▶ What is needed: The expected output is the first line of the data below and every line after it, up to and including the line containing "1577 | 50910 |", each reproduced exactly.

▶ Collected data entries:
━━━━━━━━━━━━━━━━

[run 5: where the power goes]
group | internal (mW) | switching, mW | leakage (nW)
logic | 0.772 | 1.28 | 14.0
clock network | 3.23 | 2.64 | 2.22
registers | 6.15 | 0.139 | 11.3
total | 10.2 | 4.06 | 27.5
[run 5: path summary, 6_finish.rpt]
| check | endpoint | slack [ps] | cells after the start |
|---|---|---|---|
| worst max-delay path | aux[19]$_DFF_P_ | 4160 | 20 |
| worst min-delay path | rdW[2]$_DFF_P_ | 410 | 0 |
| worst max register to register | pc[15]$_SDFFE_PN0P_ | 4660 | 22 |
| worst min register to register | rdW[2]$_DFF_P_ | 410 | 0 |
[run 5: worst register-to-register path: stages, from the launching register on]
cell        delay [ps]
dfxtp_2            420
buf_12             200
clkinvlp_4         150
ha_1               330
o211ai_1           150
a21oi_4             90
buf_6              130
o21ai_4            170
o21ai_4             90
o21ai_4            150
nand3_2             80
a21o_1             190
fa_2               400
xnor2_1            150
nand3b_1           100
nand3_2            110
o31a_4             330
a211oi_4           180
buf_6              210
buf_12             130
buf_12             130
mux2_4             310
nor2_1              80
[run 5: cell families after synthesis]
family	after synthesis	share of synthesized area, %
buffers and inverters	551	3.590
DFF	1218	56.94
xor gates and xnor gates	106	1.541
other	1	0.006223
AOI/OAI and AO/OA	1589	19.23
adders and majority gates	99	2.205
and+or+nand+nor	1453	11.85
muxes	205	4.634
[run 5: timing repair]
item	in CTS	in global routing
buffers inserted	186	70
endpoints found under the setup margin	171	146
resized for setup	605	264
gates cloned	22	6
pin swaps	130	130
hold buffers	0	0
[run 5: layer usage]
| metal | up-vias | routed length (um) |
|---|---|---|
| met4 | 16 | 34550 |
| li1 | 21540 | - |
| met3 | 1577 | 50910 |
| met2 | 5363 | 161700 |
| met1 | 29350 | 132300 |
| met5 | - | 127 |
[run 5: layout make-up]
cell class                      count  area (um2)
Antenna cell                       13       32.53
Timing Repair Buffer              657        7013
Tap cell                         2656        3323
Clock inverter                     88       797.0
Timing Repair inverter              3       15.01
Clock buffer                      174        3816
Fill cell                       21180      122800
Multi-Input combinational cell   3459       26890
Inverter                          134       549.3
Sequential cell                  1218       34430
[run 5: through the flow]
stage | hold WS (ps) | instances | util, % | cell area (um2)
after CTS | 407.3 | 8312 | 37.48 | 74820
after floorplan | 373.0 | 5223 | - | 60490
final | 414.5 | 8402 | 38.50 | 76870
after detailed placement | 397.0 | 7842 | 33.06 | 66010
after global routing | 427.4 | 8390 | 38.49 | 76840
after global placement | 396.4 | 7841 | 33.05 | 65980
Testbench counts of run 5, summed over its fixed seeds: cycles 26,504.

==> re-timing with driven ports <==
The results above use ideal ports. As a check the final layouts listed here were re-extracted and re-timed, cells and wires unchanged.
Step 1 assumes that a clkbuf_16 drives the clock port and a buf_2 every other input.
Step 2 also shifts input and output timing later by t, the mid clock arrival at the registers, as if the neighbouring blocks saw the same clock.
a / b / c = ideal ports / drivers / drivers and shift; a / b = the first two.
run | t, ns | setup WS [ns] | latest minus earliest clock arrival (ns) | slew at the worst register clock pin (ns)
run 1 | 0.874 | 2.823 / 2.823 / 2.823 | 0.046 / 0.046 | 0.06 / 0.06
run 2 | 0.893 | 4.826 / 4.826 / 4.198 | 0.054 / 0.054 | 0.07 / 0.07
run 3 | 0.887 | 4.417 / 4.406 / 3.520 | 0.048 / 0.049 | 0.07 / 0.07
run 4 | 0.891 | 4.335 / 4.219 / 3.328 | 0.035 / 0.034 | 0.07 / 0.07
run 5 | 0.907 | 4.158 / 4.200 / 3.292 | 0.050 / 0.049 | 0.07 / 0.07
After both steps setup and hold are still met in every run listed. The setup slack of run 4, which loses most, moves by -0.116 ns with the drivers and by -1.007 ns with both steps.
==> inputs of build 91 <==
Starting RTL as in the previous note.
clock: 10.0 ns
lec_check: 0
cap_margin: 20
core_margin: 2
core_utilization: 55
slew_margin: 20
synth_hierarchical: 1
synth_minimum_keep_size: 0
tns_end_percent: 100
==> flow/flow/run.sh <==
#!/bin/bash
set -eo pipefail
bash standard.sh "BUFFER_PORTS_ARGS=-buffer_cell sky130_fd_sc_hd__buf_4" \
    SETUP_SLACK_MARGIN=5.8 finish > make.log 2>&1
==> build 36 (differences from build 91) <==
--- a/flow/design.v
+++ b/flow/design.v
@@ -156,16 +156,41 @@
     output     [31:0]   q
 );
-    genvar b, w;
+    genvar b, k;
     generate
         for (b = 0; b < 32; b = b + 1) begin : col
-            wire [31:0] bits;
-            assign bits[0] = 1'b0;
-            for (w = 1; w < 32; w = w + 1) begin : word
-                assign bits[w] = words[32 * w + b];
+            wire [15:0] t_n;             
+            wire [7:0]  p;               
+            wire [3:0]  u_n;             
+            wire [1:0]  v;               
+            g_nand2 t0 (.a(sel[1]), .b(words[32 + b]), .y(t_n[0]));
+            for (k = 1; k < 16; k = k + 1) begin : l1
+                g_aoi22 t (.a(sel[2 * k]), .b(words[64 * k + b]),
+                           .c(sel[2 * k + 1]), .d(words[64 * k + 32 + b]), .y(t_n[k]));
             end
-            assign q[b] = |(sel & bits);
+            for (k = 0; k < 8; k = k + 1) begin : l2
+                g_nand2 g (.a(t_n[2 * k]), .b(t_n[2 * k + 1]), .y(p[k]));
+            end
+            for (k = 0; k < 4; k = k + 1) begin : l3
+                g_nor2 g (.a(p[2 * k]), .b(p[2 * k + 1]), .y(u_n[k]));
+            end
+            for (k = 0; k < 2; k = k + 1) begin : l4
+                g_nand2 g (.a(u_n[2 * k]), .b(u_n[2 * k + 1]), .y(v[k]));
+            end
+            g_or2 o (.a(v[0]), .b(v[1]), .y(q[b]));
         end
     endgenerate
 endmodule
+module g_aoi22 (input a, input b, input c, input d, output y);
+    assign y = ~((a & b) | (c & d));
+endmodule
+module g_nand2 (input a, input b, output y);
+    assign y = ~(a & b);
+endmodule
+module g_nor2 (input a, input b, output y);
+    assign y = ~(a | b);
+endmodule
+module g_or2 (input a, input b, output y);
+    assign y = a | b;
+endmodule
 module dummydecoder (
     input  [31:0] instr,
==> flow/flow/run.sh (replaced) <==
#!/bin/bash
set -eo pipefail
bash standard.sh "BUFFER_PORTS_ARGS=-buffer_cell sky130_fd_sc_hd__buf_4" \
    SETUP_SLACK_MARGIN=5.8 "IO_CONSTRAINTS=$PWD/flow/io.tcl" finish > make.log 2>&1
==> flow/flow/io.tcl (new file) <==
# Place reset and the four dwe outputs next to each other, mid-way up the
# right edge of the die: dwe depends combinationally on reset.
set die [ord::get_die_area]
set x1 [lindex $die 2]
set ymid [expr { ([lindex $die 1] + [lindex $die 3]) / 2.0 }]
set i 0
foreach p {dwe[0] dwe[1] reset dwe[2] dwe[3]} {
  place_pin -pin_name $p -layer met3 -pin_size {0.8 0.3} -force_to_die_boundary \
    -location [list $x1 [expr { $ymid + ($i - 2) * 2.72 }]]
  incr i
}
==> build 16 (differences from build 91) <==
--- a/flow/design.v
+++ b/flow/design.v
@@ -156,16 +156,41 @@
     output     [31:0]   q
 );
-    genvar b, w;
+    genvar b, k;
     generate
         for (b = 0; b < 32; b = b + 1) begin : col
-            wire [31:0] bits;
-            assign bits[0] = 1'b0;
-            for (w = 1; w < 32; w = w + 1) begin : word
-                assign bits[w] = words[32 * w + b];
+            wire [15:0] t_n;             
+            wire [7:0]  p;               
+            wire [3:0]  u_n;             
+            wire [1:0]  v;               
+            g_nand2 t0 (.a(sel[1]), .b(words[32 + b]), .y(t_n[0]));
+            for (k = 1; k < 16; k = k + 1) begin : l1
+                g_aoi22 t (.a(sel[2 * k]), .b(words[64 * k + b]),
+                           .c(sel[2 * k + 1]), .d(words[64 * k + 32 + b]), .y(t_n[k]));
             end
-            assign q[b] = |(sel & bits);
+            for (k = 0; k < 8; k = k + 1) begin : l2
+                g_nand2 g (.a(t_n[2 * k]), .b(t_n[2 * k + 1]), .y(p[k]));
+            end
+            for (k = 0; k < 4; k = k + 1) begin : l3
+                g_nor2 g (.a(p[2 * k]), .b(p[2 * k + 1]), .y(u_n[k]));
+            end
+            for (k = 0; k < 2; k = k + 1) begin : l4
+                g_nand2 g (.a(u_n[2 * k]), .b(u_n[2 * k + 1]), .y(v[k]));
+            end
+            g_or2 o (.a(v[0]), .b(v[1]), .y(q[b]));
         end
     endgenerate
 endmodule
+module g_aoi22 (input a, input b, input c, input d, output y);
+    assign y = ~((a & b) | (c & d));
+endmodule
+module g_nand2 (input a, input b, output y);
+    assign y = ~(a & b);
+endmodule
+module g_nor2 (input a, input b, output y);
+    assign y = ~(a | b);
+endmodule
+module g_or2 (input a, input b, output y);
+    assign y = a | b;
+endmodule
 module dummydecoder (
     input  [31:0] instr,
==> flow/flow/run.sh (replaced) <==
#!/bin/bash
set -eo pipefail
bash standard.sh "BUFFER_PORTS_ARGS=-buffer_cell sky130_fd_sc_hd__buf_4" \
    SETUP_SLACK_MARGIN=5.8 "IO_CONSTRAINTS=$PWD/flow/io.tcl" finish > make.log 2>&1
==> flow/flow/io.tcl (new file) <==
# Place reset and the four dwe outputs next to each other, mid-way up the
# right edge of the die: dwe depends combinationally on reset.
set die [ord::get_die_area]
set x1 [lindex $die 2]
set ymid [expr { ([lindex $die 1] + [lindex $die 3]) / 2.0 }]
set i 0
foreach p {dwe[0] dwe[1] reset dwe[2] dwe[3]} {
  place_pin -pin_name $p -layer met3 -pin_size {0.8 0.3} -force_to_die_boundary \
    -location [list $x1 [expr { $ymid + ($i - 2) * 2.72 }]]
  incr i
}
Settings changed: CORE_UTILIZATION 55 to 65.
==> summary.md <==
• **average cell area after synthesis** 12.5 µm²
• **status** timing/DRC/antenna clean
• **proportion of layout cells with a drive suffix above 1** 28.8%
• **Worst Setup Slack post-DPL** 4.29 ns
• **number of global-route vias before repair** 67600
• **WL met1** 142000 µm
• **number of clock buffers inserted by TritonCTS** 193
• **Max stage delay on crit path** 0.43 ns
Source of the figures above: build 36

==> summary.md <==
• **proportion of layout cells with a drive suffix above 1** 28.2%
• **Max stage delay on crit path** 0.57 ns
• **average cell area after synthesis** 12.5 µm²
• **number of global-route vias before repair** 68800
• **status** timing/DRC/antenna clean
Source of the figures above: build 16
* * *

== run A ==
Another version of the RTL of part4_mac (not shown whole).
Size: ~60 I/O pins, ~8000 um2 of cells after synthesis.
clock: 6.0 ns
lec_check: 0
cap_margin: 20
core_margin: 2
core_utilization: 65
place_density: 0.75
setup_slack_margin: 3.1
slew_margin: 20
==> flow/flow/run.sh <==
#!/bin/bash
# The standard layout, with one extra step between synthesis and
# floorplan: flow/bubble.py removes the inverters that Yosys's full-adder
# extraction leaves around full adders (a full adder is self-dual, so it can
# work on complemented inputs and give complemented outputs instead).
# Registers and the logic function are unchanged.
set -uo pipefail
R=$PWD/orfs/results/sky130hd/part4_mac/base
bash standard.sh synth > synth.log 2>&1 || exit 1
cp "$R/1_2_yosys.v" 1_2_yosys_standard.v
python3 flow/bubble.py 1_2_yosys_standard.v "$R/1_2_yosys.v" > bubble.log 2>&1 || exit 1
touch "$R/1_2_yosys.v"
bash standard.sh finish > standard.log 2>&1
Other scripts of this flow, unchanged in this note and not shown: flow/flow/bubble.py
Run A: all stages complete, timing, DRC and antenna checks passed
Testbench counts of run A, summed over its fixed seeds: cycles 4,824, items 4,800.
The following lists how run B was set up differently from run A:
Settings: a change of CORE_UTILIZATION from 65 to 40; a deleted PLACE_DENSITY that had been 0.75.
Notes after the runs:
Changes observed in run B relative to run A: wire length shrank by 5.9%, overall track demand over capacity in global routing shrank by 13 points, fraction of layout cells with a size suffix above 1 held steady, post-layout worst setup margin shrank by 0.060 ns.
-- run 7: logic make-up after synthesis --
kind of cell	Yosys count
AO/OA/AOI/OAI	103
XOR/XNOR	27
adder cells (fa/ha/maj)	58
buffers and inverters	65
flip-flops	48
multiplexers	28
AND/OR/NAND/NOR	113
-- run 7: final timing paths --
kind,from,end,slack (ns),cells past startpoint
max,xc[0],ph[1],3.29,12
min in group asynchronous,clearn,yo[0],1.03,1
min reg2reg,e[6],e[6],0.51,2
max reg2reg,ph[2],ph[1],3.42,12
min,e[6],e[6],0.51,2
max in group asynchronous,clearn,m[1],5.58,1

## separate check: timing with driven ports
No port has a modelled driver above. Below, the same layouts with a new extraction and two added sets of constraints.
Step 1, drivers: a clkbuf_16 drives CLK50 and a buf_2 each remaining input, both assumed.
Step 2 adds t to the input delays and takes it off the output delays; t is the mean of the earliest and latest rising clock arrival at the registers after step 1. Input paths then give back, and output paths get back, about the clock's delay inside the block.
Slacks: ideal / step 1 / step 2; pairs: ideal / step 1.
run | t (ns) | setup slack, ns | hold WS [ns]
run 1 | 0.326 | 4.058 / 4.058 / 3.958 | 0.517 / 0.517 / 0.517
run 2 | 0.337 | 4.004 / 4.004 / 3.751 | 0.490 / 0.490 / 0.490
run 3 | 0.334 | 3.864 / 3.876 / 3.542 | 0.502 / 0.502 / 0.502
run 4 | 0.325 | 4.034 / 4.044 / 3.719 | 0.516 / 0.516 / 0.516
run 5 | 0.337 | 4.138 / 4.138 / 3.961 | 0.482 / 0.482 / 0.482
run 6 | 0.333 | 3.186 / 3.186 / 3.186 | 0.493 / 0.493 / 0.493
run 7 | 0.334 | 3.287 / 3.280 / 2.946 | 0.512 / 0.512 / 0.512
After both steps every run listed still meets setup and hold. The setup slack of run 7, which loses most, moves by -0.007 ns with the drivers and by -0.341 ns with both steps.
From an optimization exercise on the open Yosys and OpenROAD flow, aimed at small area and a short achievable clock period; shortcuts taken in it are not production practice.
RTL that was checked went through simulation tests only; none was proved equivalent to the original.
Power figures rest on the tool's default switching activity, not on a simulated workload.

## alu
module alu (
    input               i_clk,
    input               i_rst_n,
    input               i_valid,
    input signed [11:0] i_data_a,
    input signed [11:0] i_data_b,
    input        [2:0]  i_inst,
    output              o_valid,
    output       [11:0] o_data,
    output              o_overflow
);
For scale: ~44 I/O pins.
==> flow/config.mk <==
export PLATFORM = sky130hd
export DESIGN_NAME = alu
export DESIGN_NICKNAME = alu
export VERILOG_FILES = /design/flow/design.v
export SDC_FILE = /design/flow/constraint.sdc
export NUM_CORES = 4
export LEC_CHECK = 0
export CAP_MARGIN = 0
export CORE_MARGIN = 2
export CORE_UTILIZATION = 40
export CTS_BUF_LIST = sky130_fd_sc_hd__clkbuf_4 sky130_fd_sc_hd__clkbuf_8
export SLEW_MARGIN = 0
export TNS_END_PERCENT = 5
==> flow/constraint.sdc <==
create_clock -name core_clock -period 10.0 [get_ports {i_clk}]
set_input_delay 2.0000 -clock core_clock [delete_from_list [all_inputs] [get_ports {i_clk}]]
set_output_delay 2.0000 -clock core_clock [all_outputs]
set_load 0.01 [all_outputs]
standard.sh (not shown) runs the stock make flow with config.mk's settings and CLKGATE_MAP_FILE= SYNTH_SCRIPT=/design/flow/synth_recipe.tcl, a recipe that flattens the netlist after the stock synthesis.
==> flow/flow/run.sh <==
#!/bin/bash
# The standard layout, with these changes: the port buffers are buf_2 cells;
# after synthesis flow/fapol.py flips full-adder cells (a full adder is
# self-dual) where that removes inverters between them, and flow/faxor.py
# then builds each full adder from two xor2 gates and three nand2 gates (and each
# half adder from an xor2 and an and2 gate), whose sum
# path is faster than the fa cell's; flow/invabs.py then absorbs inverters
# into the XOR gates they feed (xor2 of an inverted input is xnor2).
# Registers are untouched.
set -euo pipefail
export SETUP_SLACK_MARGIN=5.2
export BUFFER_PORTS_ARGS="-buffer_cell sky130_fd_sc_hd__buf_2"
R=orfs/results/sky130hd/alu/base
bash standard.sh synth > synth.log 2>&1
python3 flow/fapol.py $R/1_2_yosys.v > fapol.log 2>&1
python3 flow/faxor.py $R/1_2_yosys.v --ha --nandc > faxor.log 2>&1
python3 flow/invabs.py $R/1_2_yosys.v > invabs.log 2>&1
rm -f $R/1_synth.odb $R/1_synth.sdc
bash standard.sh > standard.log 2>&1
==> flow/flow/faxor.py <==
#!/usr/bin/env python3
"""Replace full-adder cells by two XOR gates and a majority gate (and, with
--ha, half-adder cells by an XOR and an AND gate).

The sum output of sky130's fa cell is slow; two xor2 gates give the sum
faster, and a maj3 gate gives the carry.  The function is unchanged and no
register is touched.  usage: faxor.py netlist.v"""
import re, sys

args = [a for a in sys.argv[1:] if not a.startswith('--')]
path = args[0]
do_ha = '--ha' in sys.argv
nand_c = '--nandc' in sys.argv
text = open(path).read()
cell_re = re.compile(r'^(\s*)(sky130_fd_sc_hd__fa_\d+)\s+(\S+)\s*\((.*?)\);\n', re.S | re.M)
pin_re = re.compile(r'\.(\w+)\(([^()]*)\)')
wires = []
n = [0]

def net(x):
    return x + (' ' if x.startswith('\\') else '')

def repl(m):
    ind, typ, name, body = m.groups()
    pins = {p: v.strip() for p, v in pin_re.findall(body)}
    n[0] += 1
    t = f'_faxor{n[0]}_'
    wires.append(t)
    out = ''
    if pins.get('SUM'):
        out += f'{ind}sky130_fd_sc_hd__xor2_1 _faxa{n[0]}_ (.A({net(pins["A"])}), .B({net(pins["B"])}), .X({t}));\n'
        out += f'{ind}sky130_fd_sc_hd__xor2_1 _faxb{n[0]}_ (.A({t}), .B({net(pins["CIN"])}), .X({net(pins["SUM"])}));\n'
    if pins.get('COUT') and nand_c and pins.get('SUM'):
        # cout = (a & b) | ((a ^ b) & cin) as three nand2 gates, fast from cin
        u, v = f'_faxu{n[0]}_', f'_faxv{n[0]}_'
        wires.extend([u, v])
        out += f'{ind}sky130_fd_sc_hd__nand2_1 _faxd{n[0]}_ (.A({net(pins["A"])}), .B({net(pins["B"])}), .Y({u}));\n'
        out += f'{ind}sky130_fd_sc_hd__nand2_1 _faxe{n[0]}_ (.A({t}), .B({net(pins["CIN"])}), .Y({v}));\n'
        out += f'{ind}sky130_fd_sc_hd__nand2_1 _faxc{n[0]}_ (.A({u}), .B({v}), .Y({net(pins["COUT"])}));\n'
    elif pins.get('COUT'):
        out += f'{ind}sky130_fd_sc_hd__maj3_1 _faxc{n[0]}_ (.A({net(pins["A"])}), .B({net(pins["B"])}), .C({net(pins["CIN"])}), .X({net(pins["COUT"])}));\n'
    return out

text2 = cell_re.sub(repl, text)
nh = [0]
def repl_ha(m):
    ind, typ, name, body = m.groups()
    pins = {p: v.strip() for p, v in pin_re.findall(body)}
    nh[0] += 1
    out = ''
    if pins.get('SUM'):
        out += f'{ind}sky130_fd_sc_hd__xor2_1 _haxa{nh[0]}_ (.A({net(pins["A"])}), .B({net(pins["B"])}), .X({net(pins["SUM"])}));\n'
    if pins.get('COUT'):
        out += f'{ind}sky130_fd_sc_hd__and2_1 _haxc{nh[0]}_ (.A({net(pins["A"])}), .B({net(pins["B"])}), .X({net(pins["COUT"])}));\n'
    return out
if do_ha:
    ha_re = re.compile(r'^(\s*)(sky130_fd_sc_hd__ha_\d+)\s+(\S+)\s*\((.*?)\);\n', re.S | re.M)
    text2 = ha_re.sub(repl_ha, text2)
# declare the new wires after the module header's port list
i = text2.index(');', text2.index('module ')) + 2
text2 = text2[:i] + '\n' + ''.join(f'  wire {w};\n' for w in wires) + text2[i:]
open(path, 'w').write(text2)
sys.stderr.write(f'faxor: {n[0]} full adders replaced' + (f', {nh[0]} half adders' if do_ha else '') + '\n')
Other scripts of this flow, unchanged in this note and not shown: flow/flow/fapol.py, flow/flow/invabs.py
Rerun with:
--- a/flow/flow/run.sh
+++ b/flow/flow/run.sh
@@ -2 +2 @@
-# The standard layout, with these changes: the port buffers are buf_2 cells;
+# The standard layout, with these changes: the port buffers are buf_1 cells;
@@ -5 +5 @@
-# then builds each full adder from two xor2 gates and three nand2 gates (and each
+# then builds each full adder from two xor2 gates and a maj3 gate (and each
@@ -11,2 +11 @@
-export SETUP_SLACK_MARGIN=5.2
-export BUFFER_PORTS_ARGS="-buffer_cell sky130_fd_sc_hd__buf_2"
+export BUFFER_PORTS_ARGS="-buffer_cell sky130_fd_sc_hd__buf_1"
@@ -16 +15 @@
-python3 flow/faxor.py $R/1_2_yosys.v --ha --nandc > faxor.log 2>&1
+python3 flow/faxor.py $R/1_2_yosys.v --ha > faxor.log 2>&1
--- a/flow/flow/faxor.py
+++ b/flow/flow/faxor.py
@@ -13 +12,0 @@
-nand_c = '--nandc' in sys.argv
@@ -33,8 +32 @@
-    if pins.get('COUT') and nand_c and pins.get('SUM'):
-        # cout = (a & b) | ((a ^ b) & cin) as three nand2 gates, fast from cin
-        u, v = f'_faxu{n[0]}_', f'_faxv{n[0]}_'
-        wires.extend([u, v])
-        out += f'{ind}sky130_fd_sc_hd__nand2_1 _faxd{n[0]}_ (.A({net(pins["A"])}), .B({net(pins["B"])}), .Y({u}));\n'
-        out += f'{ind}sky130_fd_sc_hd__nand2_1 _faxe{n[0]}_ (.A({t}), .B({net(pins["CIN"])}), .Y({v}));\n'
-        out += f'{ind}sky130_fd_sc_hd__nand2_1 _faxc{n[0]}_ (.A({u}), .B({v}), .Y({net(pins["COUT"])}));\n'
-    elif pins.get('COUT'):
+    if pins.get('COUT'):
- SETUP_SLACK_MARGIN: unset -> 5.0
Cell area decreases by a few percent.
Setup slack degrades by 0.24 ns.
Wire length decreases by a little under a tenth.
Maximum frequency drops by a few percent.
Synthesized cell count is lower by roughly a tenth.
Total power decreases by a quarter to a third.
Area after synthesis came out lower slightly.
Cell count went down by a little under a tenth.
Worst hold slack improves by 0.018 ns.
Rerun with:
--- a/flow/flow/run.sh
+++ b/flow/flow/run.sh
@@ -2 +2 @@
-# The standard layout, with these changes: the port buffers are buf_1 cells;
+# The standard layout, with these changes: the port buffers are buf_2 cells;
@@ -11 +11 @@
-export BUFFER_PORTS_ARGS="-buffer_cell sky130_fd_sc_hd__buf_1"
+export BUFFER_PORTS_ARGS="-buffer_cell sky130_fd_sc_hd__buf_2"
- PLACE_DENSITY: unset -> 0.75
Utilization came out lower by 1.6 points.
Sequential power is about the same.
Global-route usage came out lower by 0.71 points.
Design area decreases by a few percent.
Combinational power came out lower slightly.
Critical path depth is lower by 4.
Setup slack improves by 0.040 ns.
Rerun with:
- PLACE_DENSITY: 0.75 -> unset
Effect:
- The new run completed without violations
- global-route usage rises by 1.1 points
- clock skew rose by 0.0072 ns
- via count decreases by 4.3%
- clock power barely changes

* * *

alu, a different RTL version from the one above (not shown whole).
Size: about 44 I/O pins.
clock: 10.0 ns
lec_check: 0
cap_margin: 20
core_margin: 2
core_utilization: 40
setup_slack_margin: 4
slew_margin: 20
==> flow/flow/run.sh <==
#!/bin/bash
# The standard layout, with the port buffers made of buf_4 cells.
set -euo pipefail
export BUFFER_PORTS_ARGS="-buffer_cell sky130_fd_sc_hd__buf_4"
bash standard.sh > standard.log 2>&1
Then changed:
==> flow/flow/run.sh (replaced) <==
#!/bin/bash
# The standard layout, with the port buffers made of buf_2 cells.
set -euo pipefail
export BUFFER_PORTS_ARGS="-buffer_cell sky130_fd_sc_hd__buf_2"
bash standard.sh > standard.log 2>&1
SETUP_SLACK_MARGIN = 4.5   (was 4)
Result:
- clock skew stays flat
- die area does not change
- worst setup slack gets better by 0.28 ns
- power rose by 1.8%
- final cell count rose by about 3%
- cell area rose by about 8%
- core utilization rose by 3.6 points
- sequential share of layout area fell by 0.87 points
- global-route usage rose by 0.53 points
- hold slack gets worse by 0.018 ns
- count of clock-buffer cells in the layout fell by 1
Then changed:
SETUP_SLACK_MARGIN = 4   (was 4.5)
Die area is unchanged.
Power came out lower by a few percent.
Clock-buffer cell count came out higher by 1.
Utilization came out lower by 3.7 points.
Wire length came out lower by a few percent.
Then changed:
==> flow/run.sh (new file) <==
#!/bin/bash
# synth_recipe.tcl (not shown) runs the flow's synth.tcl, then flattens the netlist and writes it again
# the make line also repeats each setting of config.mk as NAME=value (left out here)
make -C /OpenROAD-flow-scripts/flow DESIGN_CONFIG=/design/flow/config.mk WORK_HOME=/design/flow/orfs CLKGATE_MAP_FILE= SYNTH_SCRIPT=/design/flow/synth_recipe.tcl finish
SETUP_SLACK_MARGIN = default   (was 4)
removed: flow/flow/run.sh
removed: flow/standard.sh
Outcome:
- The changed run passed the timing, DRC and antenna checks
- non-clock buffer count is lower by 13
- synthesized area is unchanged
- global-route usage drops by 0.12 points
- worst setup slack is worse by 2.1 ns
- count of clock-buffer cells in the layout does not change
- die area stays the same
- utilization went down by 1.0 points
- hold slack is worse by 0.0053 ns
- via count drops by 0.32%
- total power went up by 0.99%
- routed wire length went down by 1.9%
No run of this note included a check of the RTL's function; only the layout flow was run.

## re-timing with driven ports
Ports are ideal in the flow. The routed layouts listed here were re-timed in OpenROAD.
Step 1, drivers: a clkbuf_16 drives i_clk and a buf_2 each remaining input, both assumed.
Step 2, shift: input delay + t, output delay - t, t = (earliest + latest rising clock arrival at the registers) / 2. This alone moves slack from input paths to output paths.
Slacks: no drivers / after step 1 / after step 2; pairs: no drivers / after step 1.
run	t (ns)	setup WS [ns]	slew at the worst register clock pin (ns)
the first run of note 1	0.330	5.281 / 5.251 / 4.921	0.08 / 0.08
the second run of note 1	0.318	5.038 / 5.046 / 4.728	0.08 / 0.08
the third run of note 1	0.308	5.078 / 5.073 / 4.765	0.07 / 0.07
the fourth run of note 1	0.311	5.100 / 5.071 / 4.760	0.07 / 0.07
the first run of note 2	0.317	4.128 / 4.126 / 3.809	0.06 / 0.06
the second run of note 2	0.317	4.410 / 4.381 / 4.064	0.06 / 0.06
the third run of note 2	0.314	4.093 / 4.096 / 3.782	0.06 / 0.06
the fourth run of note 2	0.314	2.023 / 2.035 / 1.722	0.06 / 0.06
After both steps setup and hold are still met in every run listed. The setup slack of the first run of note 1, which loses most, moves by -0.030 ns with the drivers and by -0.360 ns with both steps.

━━━━━━━━━━━━━━━━

▶ The answer:
[run 5: where the power goes]
group | internal (mW) | switching, mW | leakage (nW)
logic | 0.772 | 1.28 | 14.0
clock network | 3.23 | 2.64 | 2.22
registers | 6.15 | 0.139 | 11.3
total | 10.2 | 4.06 | 27.5
[run 5: path summary, 6_finish.rpt]
| check | endpoint | slack [ps] | cells after the start |
|---|---|---|---|
| worst max-delay path | aux[19]$_DFF_P_ | 4160 | 20 |
| worst min-delay path | rdW[2]$_DFF_P_ | 410 | 0 |
| worst max register to register | pc[15]$_SDFFE_PN0P_ | 4660 | 22 |
| worst min register to register | rdW[2]$_DFF_P_ | 410 | 0 |
[run 5: worst register-to-register path: stages, from the launching register on]
cell        delay [ps]
dfxtp_2            420
buf_12             200
clkinvlp_4         150
ha_1               330
o211ai_1           150
a21oi_4             90
buf_6              130
o21ai_4            170
o21ai_4             90
o21ai_4            150
nand3_2             80
a21o_1             190
fa_2               400
xnor2_1            150
nand3b_1           100
nand3_2            110
o31a_4             330
a211oi_4           180
buf_6              210
buf_12             130
buf_12             130
mux2_4             310
nor2_1              80
[run 5: cell families after synthesis]
family	after synthesis	share of synthesized area, %
buffers and inverters	551	3.590
DFF	1218	56.94
xor gates and xnor gates	106	1.541
other	1	0.006223
AOI/OAI and AO/OA	1589	19.23
adders and majority gates	99	2.205
and+or+nand+nor	1453	11.85
muxes	205	4.634
[run 5: timing repair]
item	in CTS	in global routing
buffers inserted	186	70
endpoints found under the setup margin	171	146
resized for setup	605	264
gates cloned	22	6
pin swaps	130	130
hold buffers	0	0
[run 5: layer usage]
| metal | up-vias | routed length (um) |
|---|---|---|
| met4 | 16 | 34550 |
| li1 | 21540 | - |
| met3 | 1577 | 50910 |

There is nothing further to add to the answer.